WHAT THE TASK REQUIRES:
Would you restate the entries below word for word, starting at the first line and ending with the one that has "logic type |"?

MATERIAL SHOWN:

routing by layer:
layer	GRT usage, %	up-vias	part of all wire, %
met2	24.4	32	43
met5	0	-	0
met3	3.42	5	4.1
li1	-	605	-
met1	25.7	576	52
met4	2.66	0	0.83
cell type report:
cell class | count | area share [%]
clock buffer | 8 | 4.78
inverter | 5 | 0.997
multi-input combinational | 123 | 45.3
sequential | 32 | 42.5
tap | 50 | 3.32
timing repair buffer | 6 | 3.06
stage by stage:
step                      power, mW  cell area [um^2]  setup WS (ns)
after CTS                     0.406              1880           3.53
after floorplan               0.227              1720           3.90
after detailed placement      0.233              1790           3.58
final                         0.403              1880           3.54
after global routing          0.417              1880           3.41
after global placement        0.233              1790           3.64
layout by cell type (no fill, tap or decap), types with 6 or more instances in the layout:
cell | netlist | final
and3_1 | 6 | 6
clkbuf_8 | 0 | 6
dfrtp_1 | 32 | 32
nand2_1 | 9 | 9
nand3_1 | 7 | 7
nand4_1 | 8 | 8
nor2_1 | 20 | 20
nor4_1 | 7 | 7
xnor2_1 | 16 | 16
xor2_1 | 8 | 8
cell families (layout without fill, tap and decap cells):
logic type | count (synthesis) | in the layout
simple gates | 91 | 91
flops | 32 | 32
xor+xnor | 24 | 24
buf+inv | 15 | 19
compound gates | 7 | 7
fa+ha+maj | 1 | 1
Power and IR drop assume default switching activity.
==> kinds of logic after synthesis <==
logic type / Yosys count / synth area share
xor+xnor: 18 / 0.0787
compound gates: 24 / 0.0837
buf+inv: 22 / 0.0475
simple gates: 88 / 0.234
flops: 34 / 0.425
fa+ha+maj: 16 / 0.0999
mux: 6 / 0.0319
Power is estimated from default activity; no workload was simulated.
### flow/design.v
module dac1bit
(
	input clk,
	input [15:0]data,
	output PWM_out
);
	reg [16:0] PWM_accumulator;
	always @(posedge clk) PWM_accumulator <= PWM_accumulator[15:0] + data;
	assign PWM_out = PWM_accumulator[16];
endmodule
### flow/run.sh
#!/bin/bash
# OpenROAD 26Q1-2900-gdf79404cd8, Yosys 0.63+post, stock flow scripts
make -C /OpenROAD-flow-scripts/flow DESIGN_CONFIG=/design/flow/config.mk WORK_HOME=/design/flow/orfs finish
### flow/config.mk
export PLATFORM = sky130hd
export DESIGN_NAME = dac1bit
export DESIGN_NICKNAME = dac1bit
export VERILOG_FILES = /design/flow/design.v
export SDC_FILE = /design/flow/constraint.sdc
export NUM_CORES = 4
export LEC_CHECK = 1
export CORE_AREA = 10 10 79 79
export DIE_AREA = 0 0 89 89
### flow/constraint.sdc
current_design dac1bit

set clk_period 8.1
set clk_io_pct 0.2

create_clock -name clk0 -period $clk_period [get_ports {clk}]

set non_clock_inputs [all_inputs -no_clocks]
set_input_delay [expr $clk_period * $clk_io_pct] -clock clk0 $non_clock_inputs
set_output_delay [expr $clk_period * $clk_io_pct] -clock clk0 [all_outputs]
==> flow_summary.toml <==
# physical design summary
[status]
status = "complete, no violations"

[floorplanning]
die_h_um = 89
fp_util = 0.229
rows = 25
die_w_um = 89
chip_area_um2 = 7920
coreArea_um2 = 4660
io-pin-count = 18

[yosys]
area_leaders = "dfxtp_1 32%, ha_1 19%, a21oi_1 7.0%, xor2_1 6.6%, xnor2_1 4.9%"
ys_warn_count = 1
yosysChipArea_um2 = 1070
ys_cells = 118
ff_type = "dfxtp_1"
numSynthFlops = 17
ys_seq_share = 0.319
syn_avg_cell_area_um2 = 9.03
ys_async_sr_fraction = 0
synth.top_cell.area_share = 0.319
edf_count = 0
top_area_cell = "dfxtp_1"
netlist_area_um2 = 1070
syn_inst = 118
synth.distinct_cells = 28

[finish]
drive_above_1_share = 0.0292
finalCoreUtilization = 0.287
syn_to_final_growth_pct = 25.6
final_layout_top_logic_cells = "17 x dfxtp_1, 17 x clkdlybuf4s50_1, 16 x ha_1"
top_regs = "PWM_accumulator: 17 flops"
largest-register = "PWM_accumulator"
fill_cells = 492
largest_register_ffs = 17

[grt]
antenna_found_initial = 0
grt_max_degree = 10
grt.overflow.total = 0
grt_pass1_vias = 901
grt_pass1_wl_um = 3840
grtUsageTotal = 0.0579

[worst_setup_path]
path_class = "primary input to flip-flop"
required_ps = 8280
cpPeakStageDelay_ps = 400
crit_arrival_ps = 3760
critical_path.top_delay_family = "AND-OR/OR-AND gates"
start_kind = "primary input"
cp_max_fo = 3
crit_top_cell = "a21o_1"
end_kind = "flip-flop"
worst_path_max_delay_cell = "clkdlybuf4s50_1"
worstPathCellList = "clkdlybuf4s50_1, ha_1, fa_1, a21o_1, a311o_1, a21o_1, a21oi_2, xnor2_1"
cp_num_buf_inv = 1
rrSetupSlack_ps = 6020

[cts]
clock-sinks = 17
cts_resized = 0
clock_latency_ps = 250
cts_buffers = 3
hold_buffers = 0
h-tree-depth = 1
post_cts_buffers = 0
clockRootBuffer = "clkbuf_8"
cts_tree = "done"
cts_max_path_buffers = 2
path_clk_slew_ps = 70

[run]
cap_violations = 0
warnings = 25

[power_and_ir_drop]
max-vdd-ir-drop_mv = 0.0883
power_density_nw_per_um2 = 402
leakage_uw = 0.000555

[final_timing]
fin_crit_ps = 3580
tightest_slew_ps = 325
finalClockPeriodUsage = 0.442
grt_setup_unrepaired = "false"
hold_violations = 0
slew_headroom = 0.783
maxSlewViolCount = 0
setup_viol_count_final = 0
worst_clock_skew_ps = 1.14
setup_tns_ps = 0
max_freq_mhz = 279

[route]
wl_um = 2160
viasPerCell = 4.67
drc = 0
diodes = 0
drt_iter0_drc = 27
wl_per_cell_um = 11.3
drtAntennaViolNets = 0
drt_pass1_iterations = 4
vias = 892

[placed_design]
gp_congestion = 0.789
hpwlAfterDp_um = 1770
port_buffers = 17

[min_path]
hold_class = "flip-flop to flip-flop"
-- kinds of logic (layout without fill, tap and decap cells) --
| kind of cell | Yosys count | in the layout | share of synthesized area |
|---|---|---|---|
| flops | 17 | 17 | 0.319 |
| fa+ha+maj | 17 | 17 | 0.207 |
| xor+xnor | 14 | 14 | 0.115 |
| buf+inv | 6 | 25 | 0.0235 |
| simple gates | 26 | 26 | 0.115 |
| compound gates | 38 | 38 | 0.221 |
-- report_power, final --
part	switching, uW	internal [uW]	total [uW]
Clock	29.2	34.9	64.1
Combinational	176	150	326
Sequential	12.9	135	148
Total	218	320	538
-- cells in the mapped netlist (2+ instances only) --
master	n
o31ai_1	2
o211ai_1	2
ha_1	16
nand4_1	2
nand3_1	6
o21ai_0	7
xor2_1	8
nor2_1	8
dfxtp_1	17
inv_1	4
xnor2_1	6
a31oi_1	2
nand2b_1	2
a21o_1	3
a21oi_1	15
nand2_1	6
-- stage by stage --
stage          total power [uW]  instance area, um2  setup slack, ps  instances  hold slack, ps
5_1_grt                     594                1340             4420        191             484
4_1_cts                     543                1340             4530        191             451
2_1_floorplan               412                1070             4810        118             420
3_3_place_gp                474                1290             4300        187             426
3_5_place_dp                474                1290             4270        187             434
6_report                    538                1340             4520        191             445
-- worst paths after layout --
path,from,cells after the start,endpoint
max,data[0],8,PWM_accumulator[12]$_DFF_P_
min,PWM_accumulator[0]$_DFF_P_,1,PWM_accumulator[0]$_DFF_P_
max reg2reg,PWM_accumulator[0]$_DFF_P_,7,PWM_accumulator[12]$_DFF_P_
min reg2reg,PWM_accumulator[0]$_DFF_P_,1,PWM_accumulator[0]$_DFF_P_
-- routing by layer --
layer	track usage	share of wire	wire, um
met5	0	0	0
met4	0.0101	0.0083	18
met3	0.0184	0.073	157
met2	0.0931	0.43	929
met1	0.0757	0.49	1050
-- final cells by class --
type,count,area [um2],area share
Sequential cell,17,340,0.254
Multi-Input combinational cell,95,701,0.523
Clock buffer,4,45.0,0.0336
Timing Repair Buffer,17,170,0.127
Inverter,4,15.0,0.0112
Tap cell,54,67.6,0.0505
Power and IR drop assume default switching activity.
### design.v
module ALU(
    clk,
    rst,
    r1_data,
    r2_data,
    ALUCtrl,
    ZeroFlag,
    shamt,
    ALUOut
);
input clk;
input rst;
input [31:0] r1_data;
input [31:0] r2_data;
input [3:0]ALUCtrl;
input [4:0] shamt;
output  ZeroFlag;
output reg[31:0] ALUOut;
wire signed [31:0] SignData1;
wire signed [31:0] SignData2;
assign SignData1 = r1_data;
assign SignData2 = r2_data;
assign ZeroFlag = ~|(ALUOut);
parameter ADD = 4'b0000,
          SUB = 4'b0001,
          SLL = 4'b0010,
          SLT = 4'b0011,
          SLTU = 4'b0100,
          XOR = 4'b0101,
          SRL = 4'b0110,
          SRA = 4'b0111,
          OR = 4'b1000,
          AND = 4'b1001,
          SLLI = 4'b1010,
          SRLI = 4'b1011,
          SRAI =4'b1100,
          IMM = 4'b1101,
          BGE = 4'b1110,
          BGEU = 4'b1111;
always@(*) begin
    case (ALUCtrl)
        AND:
            ALUOut = r1_data & r2_data;
        OR : 
            ALUOut = r1_data | r2_data;
        XOR :
            ALUOut = r1_data ^ r2_data;
        ADD :
            ALUOut = r1_data + r2_data ;
        SUB :
            ALUOut = r1_data + (~r2_data) + 1'b1;
        SLL : 
            ALUOut = r1_data << r2_data[4:0];
        SLLI :
            ALUOut = r1_data << shamt ;
        SLT :
            ALUOut = (SignData1 < SignData2)? 32'b1:32'b0;
        SLTU :
            ALUOut = (r1_data < r2_data )? 32'b1 : 32'b0;
        SRL : 
            ALUOut = r1_data >> r2_data[4:0];
        SRA :
            ALUOut = SignData1 >>> r2_data[4:0];
        SRLI :
            ALUOut = r1_data >> shamt;
        SRAI : 
            ALUOut = SignData1 >>> shamt;
        IMM  :
            ALUOut = r2_data ;
        BGE :
            ALUOut =(SignData1 < SignData2)? 32'b0:32'b1;
        BGEU :
            ALUOut = (r1_data  < r2_data)? 32'b0:32'b1;
        default:
            ALUOut = 32'b0;
    endcase
end
endmodule
==> ./design.v <==
module SignExtend(
    rst,
    clk,
    SignType,
    SignNumber,
    SignNumber1,
    out
);
input rst;
input clk;
input [2:0]  SignType;
input [19:0] SignNumber;
input [4:0]  SignNumber1;
output reg[31:0] out ;
always @(*) begin
    case(SignType)
        3'b000: 
            out = {{20{SignNumber[19]}},SignNumber[19:8]};
        3'b001: 
            out = {{20{SignNumber[19]}},SignNumber[19:13],SignNumber1[4:0]};
        3'b010: 
            out = {{19{SignNumber[19]}},SignNumber[19],SignNumber1[0],SignNumber[18:13],SignNumber1[4:1],1'b0};
        3'b011: 
            out = {SignNumber[19:0],12'b0};
        3'b100: 
            out = {{11{SignNumber[19]}},SignNumber[19],SignNumber[7:0],SignNumber[8],SignNumber[18:9],1'b0};
        default:
            out = 32'b0;
    endcase
end
endmodule
==> design/flow/design.v <==
module Register (
    clk,
    rst,
    rs1,
    rs2,
    rd,
    r_data1,
    r_data2,
    w_data,
    w_signal 
);
input       clk;
input       rst;
input [4:0] rs1;
input [4:0] rs2;
input [4:0] rd ;
input [31:0] w_data;
input w_signal;
output [31:0] r_data1;
output [31:0] r_data2;
reg [31:0] register [31:0];
integer i;
assign r_data1 = register[rs1];
assign r_data2 = register[rs2];
always@ (posedge clk) begin
    if(rst)
        for(i=0;i<32;i=i+1)
            register[i] <= 32'b0;
    else
        if(w_signal) begin
          register[rd] <= (rd==0)? 0: w_data;      
        end
end
endmodule
==> design/flow/run.sh <==
#!/bin/bash
# OpenROAD 26Q1-2900-gdf79404cd8, Yosys 0.63+post, stock flow scripts
make -C /OpenROAD-flow-scripts/flow DESIGN_CONFIG=/design/flow/config.mk WORK_HOME=/design/flow/orfs finish
==> design/flow/config.mk <==
export PLATFORM = sky130hd
export DESIGN_NAME = Register
export DESIGN_NICKNAME = Register
export VERILOG_FILES = /design/flow/design.v
export SDC_FILE = /design/flow/constraint.sdc
export NUM_CORES = 4
export LEC_CHECK = 1
export CORE_UTILIZATION = 40
==> design/flow/constraint.sdc <==
current_design Register

set clk_period 6.4
set clk_io_pct 0.2

create_clock -name clk0 -period $clk_period [get_ports {clk}]

set non_clock_inputs [all_inputs -no_clocks]
set_input_delay [expr $clk_period * $clk_io_pct] -clock clk0 $non_clock_inputs
set_output_delay [expr $clk_period * $clk_io_pct] -clock clk0 [all_outputs]
==> node_exporter_impl.prom <==
# HELP chip_impl_metric Physical implementation figures
# TYPE chip_impl_metric gauge
chip_impl_metric{name="power.static_leakage",unit="nW"} 23.0
chip_impl_metric{name="post_route_cells_drive_above_1_share",unit="%"} 9.13
chip_impl_metric{name="cts_inserted_buffers",unit=""} 109
chip_impl_metric{name="ios",unit=""} 114
chip_impl_metric{name="total_power",unit="mW"} 16.0
chip_impl_metric{name="initial_utilization",unit="%"} 40.3
chip_impl_metric{name="cts-resized-gates",unit=""} 0
chip_impl_metric{name="port-buffer-count",unit=""} 113
chip_impl_metric{name="switchingPower",unit="mW"} 4.15
chip_impl_metric{name="grt_antenna_before_repair",unit=""} 2
chip_impl_metric{name="p_int",unit="mW"} 11.8
chip_impl_metric{name="largest_net_degree_at_the_start_of_global_routing",unit=""} 76
chip_impl_metric{name="crit_path_max_incr_delay",unit="ps"} 830
chip_impl_metric{name="number_of_flip_flops_under_the_largest_register_name",unit=""} 1024
chip_impl_metric{name="ant_nets",unit=""} 0
chip_impl_metric{name="number_of_standard_cell_rows_in_the_floorplan",unit=""} 134
chip_impl_metric{name="maximum_vdd_drop",unit="V"} 0.000210
chip_impl_metric{name="synthesized_chip_area_reported_by_yosys",unit="µm²"} 53700
chip_impl_metric{name="ys.flops",unit=""} 1024
chip_impl_metric{name="synthAoiAreaFrac",unit="%"} 7.33
chip_impl_metric{name="die-height",unit="µm"} 368
chip_impl_metric{name="fin_ws",unit="ps"} 702
chip_impl_metric{name="route.final.wire_length",unit="µm"} 198000
chip_impl_info{name="grt_setup_unrepaired",value="no"} 1
chip_impl_metric{name="routed-via-count",unit=""} 38900
chip_impl_metric{name="drt-pass1-iter-count",unit=""} 8
chip_impl_metric{name="setup_total_negative_slack",unit="ps"} 0
chip_impl_metric{name="fmaxAchievable",unit="GHz"} 0.175
chip_impl_info{name="critPathKind",value="input pin to output port"} 1
chip_impl_metric{name="instance_count_of_the_mapped_netlist",unit=""} 4646
chip_impl_metric{name="dpl.hpwl",unit="µm"} 114000
chip_impl_metric{name="clkSlewWorstSetupHoldPaths",unit="ps"} 60
chip_impl_metric{name="max_cap_viol",unit=""} 0
chip_impl_metric{name="tightest_slew",unit="ps"} 956
chip_impl_metric{name="groute.usage.overall",unit="%"} 30.9
chip_impl_info{name="cp_cell_sequence",value="clkdlybuf4s50_1, and2_4, buf_4, buf_4, a22oi_1, nand3_1, nand3_1, clkdlybuf4s50_1"} 1
chip_impl_metric{name="pwr_density_cell",unit="nW/µm²"} 265
chip_impl_metric{name="gp_congestion",unit=""} 0.922
chip_impl_metric{name="final_core_util",unit="%"} 45.3
chip_impl_metric{name="cts_max_path_buffers",unit=""} 3
chip_impl_metric{name="worst-path-buf-inv",unit=""} 4
chip_impl_metric{name="grt_first_pass_wirelength",unit="µm"} 278000
chip_impl_metric{name="crit_required",unit="ps"} 5120
chip_impl_metric{name="vias_per_cell",unit=""} 5.98
chip_impl_metric{name="core_area",unit="µm²"} 133000
chip_impl_info{name="worst_hold_path_type",value="input pin to register"} 1
chip_impl_metric{name="avgRoutedWirePerCell",unit="µm"} 30.4
chip_impl_metric{name="yosys.area_share.simple",unit="%"} 12.0
chip_impl_metric{name="post-route-drc-count",unit=""} 0
chip_impl_info{name="crit_path_max_delay_family",value="buffers and inverters"} 1
chip_impl_metric{name="h-tree-depth",unit=""} 3
chip_impl_metric{name="post_cts_buffers",unit=""} 0
chip_impl_metric{name="critPathMaxFanout",unit=""} 43
chip_impl_info{name="setup.worst_path.end_class",value="output port"} 1
chip_impl_metric{name="fillers",unit=""} 11800
chip_impl_metric{name="sw_share",unit="%"} 25.9
chip_impl_metric{name="cts_hold_buf",unit=""} 0
chip_impl_info{name="tritoncts_clock_tree",value="done"} 1
chip_impl_metric{name="hold_ws",unit="ps"} 1300
chip_impl_metric{name="synth.cellmix.adderShare",unit="%"} 0
chip_impl_info{name="reg_top3",value="register: 1024 flops"} 1
chip_impl_info{name="regMostFlops",value="register"} 1
chip_impl_metric{name="cp_data_arrival_time",unit="ps"} 4420
chip_impl_metric{name="clock_sink_count",unit=""} 1024
chip_impl_metric{name="synth.mux.area_fraction",unit="%"} 19.1
chip_impl_metric{name="sequentialPowerShare",unit="%"} 49.5
chip_impl_metric{name="finalHoldViolCount",unit=""} 0
chip_impl_metric{name="power.share.clock",unit="%"} 37.6
chip_impl_info{name="critPathLaunchType",value="input pin"} 1
chip_impl_metric{name="chip_area",unit="µm²"} 136000
chip_impl_metric{name="power.share.combinational",unit="%"} 12.8
chip_impl_metric{name="post-place-ws",unit="ps"} 810
chip_impl_metric{name="syn_area",unit="µm²"} 53700
chip_impl_metric{name="grt_pass1_vias",unit=""} 39000
chip_impl_info{name="ctsRootBufferMaster",value="clkbuf_16"} 1
chip_impl_metric{name="synth_area_per_cell",unit="µm²"} 11.6
chip_impl_metric{name="cycle_use_final",unit="%"} 89.0
chip_impl_info{name="synthTopLogicFamily",value="multiplexers"} 1
chip_impl_metric{name="synth-seq-area-share",unit="%"} 57.3
chip_impl_metric{name="yosys_cells",unit=""} 4646
chip_impl_metric{name="dr.first_iter.drc_count",unit=""} 2860
chip_impl_metric{name="die_x",unit="µm"} 368
chip_impl_metric{name="synth-xor-area-share",unit="%"} 0
chip_impl_metric{name="final-setup-viol-count",unit=""} 0
chip_impl_metric{name="final_period_minus_worst_setup_slack",unit="ps"} 5700
chip_impl_metric{name="remaining_global_route_overflow",unit=""} 0
chip_impl_metric{name="yosys_warnings",unit=""} 1
chip_impl_metric{name="openroad.warnings",unit=""} 26
chip_impl_info{name="result_of_the_run",value="complete, no violations"} 1
chip_impl_metric{name="area_growth",unit="%"} 12.4
chip_impl_metric{name="slew_headroom",unit="%"} 36.3
chip_impl_metric{name="maxSlewViolCount",unit=""} 0
chip_impl_metric{name="synthDistinctLibCells",unit=""} 26
chip_impl_info{name="timing.critical_path.slowest_stage_cell",value="and2_4"} 1
cells in the final DEF (no fill, tap or decap), drive strengths merged, types with 65 or more instances in the layout:
cell,count
a21oi,192
a22o,128
a22oi,192
buf,207
clkbuf,130
clkdlybuf4s50,111
edfxtp,1024
mux2i,1024
nand2,260
nand3,192
nor2,976
nor3,65
area by class of cell:
class / instances / area [µm²] / share of cell area (%)
repair buffers: 318 / 3120 / 5.17
well taps: 1768 / 2210 / 3.67
clock inverters: 59 / 453 / 0.751
diodes: 4 / 10.0 / 0.0166
multi-input cells: 3200 / 21000 / 34.7
flip-flops and latches: 1024 / 30700 / 51.0
clock buffers: 130 / 2830 / 4.69
power groups by stage:
stage	Sequential [mW]	Combinational (mW)	Clock, mW
after global routing	7.97	2.15	6.31
final	7.93	2.05	6.02
after CTS	7.92	2.02	6.08
cell families (layout without fill, tap and decap cells):
family	count (synthesis)	after routing
multiplexers	1024	1024
AND-OR/OR-AND	577	577
buffers and inverters	453	507
flip-flops	1024	1024
other	1	36
AND/OR/NAND/NOR	1567	1567
routing by layer:
metal	global-route usage [%]	vias to the layer above	wire, µm
li1	-	17000	-
met1	38.7	18800	69500
met2	43.2	2619	85800
met3	21.2	483	33000
met4	10.4	14	8700
met5	3.21	-	504
cells in the mapped netlist:
master	instances	share of area, %
a21oi_1	192	1.8
a31o_2	1	0.016
buf_1	22	0.15
a31oi_1	64	0.75
and2_1	2	0.023
buf_4	74	1.0
buf_6	17	0.36
and3_1	23	0.27
and2_0	1	0.012
mux2i_1	1024	19
edfxtp_1	1024	57
nor3_1	64	0.60
conb_1	1	0.0070
nor3b_2	3	0.070
nor2b_1	5	0.058
buf_2	155	1.4
or2_2	2	0.023
nor3_4	1	0.030
a22o_1	128	2.1
nand2b_1	35	0.41
nand3_1	192	1.8
and3b_1	3	0.049
a22oi_1	192	2.7
nor2_1	976	6.8
nand2_1	260	1.8
clkbuf_1	185	1.3
through the flow:
stage | instance area, µm² | instances
after floorplan | 53800 | 4677
after global placement | 57000 | 6310
after detailed placement | 57000 | 6310
after CTS | 60300 | 6499
after global routing | 60300 | 6499
final | 60300 | 6503
path summary, 6_finish.rpt:
path	start	end	slack, ps	cells after the start
setup / recovery	rs2[0]	r_data2[6]	700	8
hold / removal	w_data[31]	register[2][31]	1300	2
Power and IR drop assume default switching activity.
### design.v
module pc (
    output reg [15:0]pcreg,
    input [15:0]aluout,
    input [15:0] read_data_c,
    input PCSel, input PCcombined
);
    always @(posedge PCcombined) begin
            if(PCSel == 1'b0)
                pcreg = aluout;
            else
                pcreg = read_data_c;
    end
endmodule
### run.sh
#!/bin/bash
# OpenROAD 26Q1-2900-gdf79404cd8, Yosys 0.63+post, stock flow scripts
make -C /OpenROAD-flow-scripts/flow DESIGN_CONFIG=/design/flow/config.mk WORK_HOME=/design/flow/orfs finish
### config.mk
export PLATFORM = sky130hd
export DESIGN_NAME = pc
export DESIGN_NICKNAME = pc
export VERILOG_FILES = /design/flow/design.v
export SDC_FILE = /design/flow/constraint.sdc
export NUM_CORES = 4
export LEC_CHECK = 1
export CORE_AREA = 10 10 72 72
export DIE_AREA = 0 0 82 82
### constraint.sdc
current_design pc

set clk_period 1.1
set clk_io_pct 0.2

create_clock -name clk0 -period $clk_period [get_ports {PCcombined}]

set non_clock_inputs [all_inputs -no_clocks]
set_input_delay [expr $clk_period * $clk_io_pct] -clock clk0 $non_clock_inputs
set_output_delay [expr $clk_period * $clk_io_pct] -clock clk0 [all_outputs]
==> run notes <==
run results: status=finished clean, IO Pins=~50, area delta synth->final=108%, area of the die=just under 7000 µm², Net Sw Power=0.000247 W, DR iter-0 viols=17, Seq share, synth=56.3%, CTS Buf Count=3, worst-margin pin slew=~200 ps, overall power consumption=between 0.001 and 0.0015 W, DRC violations left=0, RSZ-0062 raised after global routing=no, FP Util=15.4%, setup TNS=0 ps, Comb pwr share=between 10% and 20%, post-synth design cell area=about 570 µm², Clock Pin Slew Worst Setup and Hold Paths=about 60 ps, first-pass GRT wire length=approximately 2.5 mm, cell count after synthesis=34, hold crit path type=in2reg, YS chip area=569 µm², Max IR drop VDD=between 0.3 and 0.4 mV, FMAX=990 MHz, Die Ht=82 µm, layout cell share with drive strength beyond 1=approximately 27%, Synth flops=16, Final period util=approximately nine tenths, relative slew slack=between 80% and 90%, vias per inst=roughly 3.3, total clock sinks=16, min Tclk post-route=just over 1000 ps, Final Hold Fails=0, TritonCTS clock tree=yes, chip width=around 80 µm, critical path class=reg2out, crit path launch type=flip-flop, Flop pwr share=approximately 45%, Setup Buffers After CTS=0, worst path required time=880 ps, number of flip-flops in the largest register=16, setup violators final=0, CP max stage cell=dfxtp_2, drt total wl=1.73 mm, Power Internal=0.00117 W, GRT Total Usage=under 10%, static leakage=between 0.5 and 0.6 nW, Sw Share=between 10% and 20%, vias in the first global route=approximately 520, hold buffers post-CTS=0, Worst setup EP type=primary output, post_cts resized=18, antenna violations before repair=0, CP top delay family=flip-flops, largest net degree at the start of global routing=10, WP buf/inv=1, Worst Path Arrival=between 700 and 800 ps, tool warnings=25, gpl congestion=0.745, I/O Buffers=49, Clock Path Buffers=2, worst path cell trace=dlygate4sd2_1, yosys cell count=34, total gr overflow=0, drt first pass iters=2, root buffer cell=clkbuf_8, row count=22, synth unique cells=5, DR vias=roughly 450, CTS H-Tree Depth=1, Syn Area/Cell=roughly 17 µm², area of the core=between 3000 and 4000 µm², max-slew violation count=0, Post-DP HPWL=roughly 1.5 mm, Worst Path Max Fanout=1, Crit path largest cell delay=around 310 ps, clock power share=a little over a third, Syn. warnings=1, max-cap violation count=0, PD cells=1190 nW/µm², Ant. Diodes=0, routed length per placed instance=12.7 µm, final antenna-violating net count=0
## power by group through the flow
stage         sequential (W)  clock (W)  combinational, W
CTS                 0.000637   0.000528          0.000280
global route        0.000640   0.000560          0.000292
finish              0.000636   0.000505          0.000272
## cell families (layout without fill, tap and decap cells)
| group | count (synthesis) | after routing | synth area share (%) |
|---|---|---|---|
| multiplexers | 16 | 16 | 38.2 |
| flip-flops | 16 | 16 | 56.3 |
| buffers and inverters | 2 | 56 | 5.49 |
## per-layer routing
metal	GRT usage, %	wire, µm
met4	0.510	0
met1	4.46	541
met5	0	0
met2	8.78	899
met3	3.96	283
## cell usage after synthesis, drive strengths merged
cell type  count  area (µm²)
mux2          16         218
dfxtp         16         320
buf            2        31.3
## stage by stage
step	util, %	setup slack, ps	hold slack, ps	instance area (µm²)	cells
2_1_floorplan	-	223	363	569	34
3_3_place_gp	30.3	-270	829	1120	131
3_5_place_dp	30.3	-287	832	1120	131
4_1_cts	32.1	71.1	572	1180	136
5_1_grt	32.1	51.0	567	1180	136
6_report	32.1	90.3	576	1180	136
## cell type report
cell class,count,area [µm²]
Fill cell,378,2500
Timing Repair Buffer,52,529
Sequential cell,16,322
Multi-Input combinational cell,16,218
Tap cell,48,60.1
Clock buffer,4,55.1
## placed cells by master (no fill, tap or decap)
cell type	count
clkbuf_8	4
buf_12	1
mux2_2	6
buf_4	1
bufbuf_16	1
clkdlybuf4s50_1	32
dfxtp_1	15
dlygate4sd2_1	17
dfxtp_2	1
mux2_4	10
## path summary, 6_finish.rpt
path	start	to	slack, ps	cells past startpoint
worst max-delay path	pcreg[10]	pcreg[10]	90	1
worst min-delay path	aluout[0]	pcreg[0]	580	2
Power is estimated from default activity; no workload was simulated.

SOLUTION TO THE EXERCISE:
routing by layer:
layer	GRT usage, %	up-vias	part of all wire, %
met2	24.4	32	43
met5	0	-	0
met3	3.42	5	4.1
li1	-	605	-
met1	25.7	576	52
met4	2.66	0	0.83
cell type report:
cell class | count | area share [%]
clock buffer | 8 | 4.78
inverter | 5 | 0.997
multi-input combinational | 123 | 45.3
sequential | 32 | 42.5
tap | 50 | 3.32
timing repair buffer | 6 | 3.06
stage by stage:
step                      power, mW  cell area [um^2]  setup WS (ns)
after CTS                     0.406              1880           3.53
after floorplan               0.227              1720           3.90
after detailed placement      0.233              1790           3.58
final                         0.403              1880           3.54
after global routing          0.417              1880           3.41
after global placement        0.233              1790           3.64
layout by cell type (no fill, tap or decap), types with 6 or more instances in the layout:
cell | netlist | final
and3_1 | 6 | 6
clkbuf_8 | 0 | 6
dfrtp_1 | 32 | 32
nand2_1 | 9 | 9
nand3_1 | 7 | 7
nand4_1 | 8 | 8
nor2_1 | 20 | 20
nor4_1 | 7 | 7
xnor2_1 | 16 | 16
xor2_1 | 8 | 8
cell families (layout without fill, tap and decap cells):
logic type | count (synthesis) | in the layout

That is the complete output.